Numerous sources have said that suppressors bring the sound of gunfire down to about 120 - 140 dB, and not the pffit sound we hear in Hollywood movies. In the video the rounds fired were no louder than those simulated in the movies.
Has anyone here had actual experience with suppressors, or anyone explain the pffit heard in the video. I assume the louder echoing sound in the slow motion is a result of that recording and playback function.
First, it sounds like the electronics has ANS (automatic noise suppression). That's common among cheaper video cameras, but is a feature on mid to high end models, as well. Thus, it's probably not the suppressor attenuating all the sound, but the audio circuitry.
Second, how much a noise suppressor attenuates the noise has more to do with design than with volume. I've seen some large, complicated designs that do little to attenuate the volume, as well as small, well-designed units that do a great job. One of the best "designs" I've seen is a nothing more than an adapter to use a motor oil filter. Whisper quiet.
For any given firearm and load, however, the expansion of gas both preceding the bullet (small) as well as following the bullet (large) has a certain expansion rate, peak, and decline profile, each section with specific times. Taken together, the entire profile can be described as a "note" with "timbre." Designing a tuned exhaust for a particular frequency creates a minimum back pressure across the same period of time as the exhaust gases are exiting the chamber. This creates a lot of noise, more so than if the engine had no header at all.

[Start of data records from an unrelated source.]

File: config.mk
export PLATFORM = sky130hd
export DESIGN_NAME = edge_framed_spi_master
export DESIGN_NICKNAME = d
export VERILOG_FILES = /design/src/rtl/efs_pkg.sv /design/src/rtl/efs_half_timer.sv /design/src/rtl/efs_sequencer.sv /design/src/rtl/efs_capture.sv /design/src/rtl/edge_framed_spi_master.sv
export SDC_FILE = /design/constraint.sdc
export NUM_CORES = 1
export LEC_CHECK = 0
export ABC_AREA = 1
export BUFFER_PORTS_ARGS = -buffer_cell sky130_fd_sc_hd__buf_4
export CAP_MARGIN = 20
export CORE_MARGIN = 2
export CORE_UTILIZATION = 55
export DETAILED_ROUTE_END_ITERATION = 12
export PLACE_DENSITY = 0.8
export RECOVER_POWER = 50
export SYNTH_ARGS = -nofsm -noshare
export SYNTH_HDL_FRONTEND = slang
export SYNTH_HIERARCHICAL = 1
export SYNTH_SLANG_ARGS = --single-unit
File: constraint.sdc
create_clock -name clk -period 2.95 [get_ports clk]
set_input_delay 0.4425 -clock clk [delete_from_list [all_inputs] [get_ports clk]]
set_output_delay 0.4425 -clock clk [all_outputs]
set_load 0.02 [all_outputs]
File: src/rtl/efs_pkg.sv
package efs_pkg;

  // Shortest legal half bit: data moves one cycle after a clock edge.
  localparam int unsigned EFS_MIN_HALF = 2;

  typedef enum logic [3:0] {
    PH_IDLE,
    PH_SOF_A,   // clock high, data low
    PH_SOF_B,   // clock high, data rises
    PH_BIT_LO,  // clock low, data placed
    PH_BIT_HI,  // clock high, data held
    PH_EOF_A,   // clock low, data to 1
    PH_EOF_B,   // clock high, data 1
    PH_EOF_C,   // clock high, data falls
    PH_EOF_D,   // clock low, data 0
    PH_TAIL     // one cycle for the last sample
  } phase_t;

  function automatic logic phase_clk(phase_t p);
    case (p)
      PH_SOF_A, PH_SOF_B, PH_BIT_HI, PH_EOF_B, PH_EOF_C: return 1'b1;
      default: return 1'b0;
    endcase
  endfunction

endpackage

File: src/rtl/efs_half_timer.sv
module efs_half_timer #(
  parameter int HALF_W = 8
) (
  input  logic              clk,
  input  logic              rst,
  input  logic              run_i,
  input  logic [HALF_W-1:0] half_i,
  output logic              first_o,
  output logic              last_o
);

  logic [HALF_W-1:0] cnt;

  assign first_o = run_i && (cnt == '0);
  assign last_o  = run_i && (cnt == half_i - HALF_W'(1));

  always_ff @(posedge clk) begin
    if (rst || !run_i || last_o) cnt <= '0;
    else                         cnt <= cnt + HALF_W'(1);
  end

  // a phase never runs past its half-bit length
  assert_phase_bound_R3: assert property (@(posedge clk) disable iff (rst)
    run_i |-> (cnt < half_i));

endmodule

Designing a suppressor is the same process, but in reverse. It's a "detuned" pipe. The only difference is that instead of a couple thousand explosions in rapid succession, where a previous release of exhaust gases can be used to create a partial vacuum for a succeeding one, there's only one explosion. While that explosion does create a partial vacuum inside the barrel, which does produce a slight but rapidly declining ring, it's not much use to us in quieting the report.

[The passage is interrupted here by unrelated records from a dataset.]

==> src/rtl/ppi_cmd_decode.sv <==
module ppi_cmd_decode
   import ppi_snoop_pkg::*;
#(
   parameter int unsigned ADDR_W       = 5,
   parameter int unsigned NUM_GROUPS   = 2,
   parameter int unsigned GROUP_BASE   = 0,
   parameter int unsigned GROUP_STRIDE = 4,
   parameter int unsigned CMD_OFS      = 3
) (
   input  logic [ADDR_W-1:0]     host_addr,
   input  logic [PPI_DATA_W-1:0] host_wdata,
   input  logic                  host_wr,
   output logic [NUM_GROUPS-1:0] load_grp,
   output port_dir_t             load_dir
);

   logic mode_set;
   logic unused_cmd_bits;

   assign mode_set        = is_mode_set(host_wdata);
   assign load_dir        = mode_word_to_dir(host_wdata);
   assign unused_cmd_bits = ^{host_wdata[6:5], host_wdata[2]};

   for (genvar g = 0; g < NUM_GROUPS; g++) begin : g_match
      localparam int unsigned CMD_ADDR = GROUP_BASE + g * GROUP_STRIDE + CMD_OFS;
      localparam logic [ADDR_W-1:0] CMD_ADDR_V = CMD_ADDR[ADDR_W-1:0];
      assign load_grp[g] = host_wr && mode_set && (host_addr == CMD_ADDR_V);
   end

endmodule

==> src/rtl/ppi_dir_track.sv <==
module ppi_dir_track
   import ppi_snoop_pkg::*;
(
   input  logic      clk,
   input  logic      rst_n,
   input  logic      load,
   input  port_dir_t load_dir,
   output port_dir_t dir
);

   port_dir_t dir_q;

   always_ff @(posedge clk or negedge rst_n) begin
      if (!rst_n) begin
         dir_q <= DIR_ALL_INPUT;
      end else if (load) begin
         dir_q <= load_dir;
      end
   end

   assign dir = dir_q;

endmodule

==> src/rtl/ppi_buf_enable.sv <==
module ppi_buf_enable
   import ppi_snoop_pkg::*;
#(
   parameter int unsigned ADDR_W     = 5,
   parameter int unsigned NUM_GROUPS = 2,
   parameter int unsigned TRI_ADDR   = 13,
   parameter bit          OE_CTRL_EN = 1'b1
) (
   input  logic                  clk,
   input  logic                  rst_n,
   input  logic [ADDR_W-1:0]     host_addr,
   input  logic [PPI_DATA_W-1:0] host_wdata,
   input  logic                  host_wr,
   input  logic                  force_en,
   output logic [NUM_GROUPS-1:0] buf_en
);

   localparam logic [ADDR_W-1:0] TRI_ADDR_V = TRI_ADDR[ADDR_W-1:0];

   if (OE_CTRL_EN) begin : g_reg_ctrl
      logic [NUM_GROUPS-1:0] tri_q;
      logic                  tri_wr;
      logic                  unused_wdata;

      assign tri_wr       = host_wr && (host_addr == TRI_ADDR_V);
      assign unused_wdata = ^host_wdata;

      always_ff @(posedge clk or negedge rst_n) begin
         if (!rst_n) begin
            tri_q <= '0;
         end else if (tri_wr) begin
            tri_q <= host_wdata[NUM_GROUPS-1:0];
         end
      end

      assign buf_en = force_en ? '1 : tri_q;
   end else begin : g_fixed_on
      logic unused_inputs;
      assign unused_inputs = ^{clk, rst_n, host_addr, host_wdata, host_wr, force_en};
      assign buf_en        = '1;
   end

endmodule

Essentially, you want to minimize both the compression wave ahead of the bullet as well as the propulsion wave behind the bullet.
The first clear suppressor in the video was of an aerodynamically poor design. The compression wave moved out of the bullet's path, around the bullet, and actually got in front of it, dumping some of its force in front of the bullet. That design can both blow the round while destabilizing it, and actually adds to the compression wave ahead of the bullet.
While diamond-shaped baffles can be used in supersonic airflows, that design's implementation wasn't scientific at all. Its inventor tried some different placements until he found one that worked ok. As I said, I've heard far quieter suppressors that used oil filters. You want the shock wave off the diamond baffles to stall in a pit, slowing to sub-Mach velocity while creating serious, energy-robbing turbulence, not blast through multiple streamlined "baffles" only to jet ahead of the round, adding to the compression wave and destabilizing the bullet!
The old design using successive, equally-spaced steel washers works well, provided the outer diameter of the washers is just large enough such that the propulsion wave races outward, reflects off the tube, and races down the next gap to arrive just after the bullet has passed. That space is important, as well, as it's like tuning the bass port of a speaker. Too narrow and it forces most of the gases to continue along behind the bullet. Too wide and it allows too much of the gases to enter the silencer all at once. And one second thought, the correct answer won't be equal spacings between the washers, but rather, variable spacings, with tighter spacings initially to handle the higher pressures closer to the muzzle, and larger spacings further on, to provide greater flow under lower pressure closer to the suppressor's exit point. In this way, one can keep the diameter of the washers the same along the length of the suppressor.
I'd had to dive back into my textbooks for a couple of months just to be able to generate some meaningful equations. It's been a
long time since I fiddled with Prandtl-Meyer expansions.
I am not arguing against legalization of suppressors. Hearing protection is important.
It has nothing to do with crime. There is no law that requires making a loud sound when stabbing, strangling, or clubbing someone.
I agree with you completely. It's absurd to think that law-abiding citizens are somehow more apt to commit a crime if firearms were quieter. Any criminal with a 2-liter polycarbonate or 3 PET soda bottle and a roll of duct tape can turn the sound of a single gunshot into nothing more than a ruler slapping a table. Legalizing suppressors for legitimate use such as self-defense would
not legalize their use in committing crimes.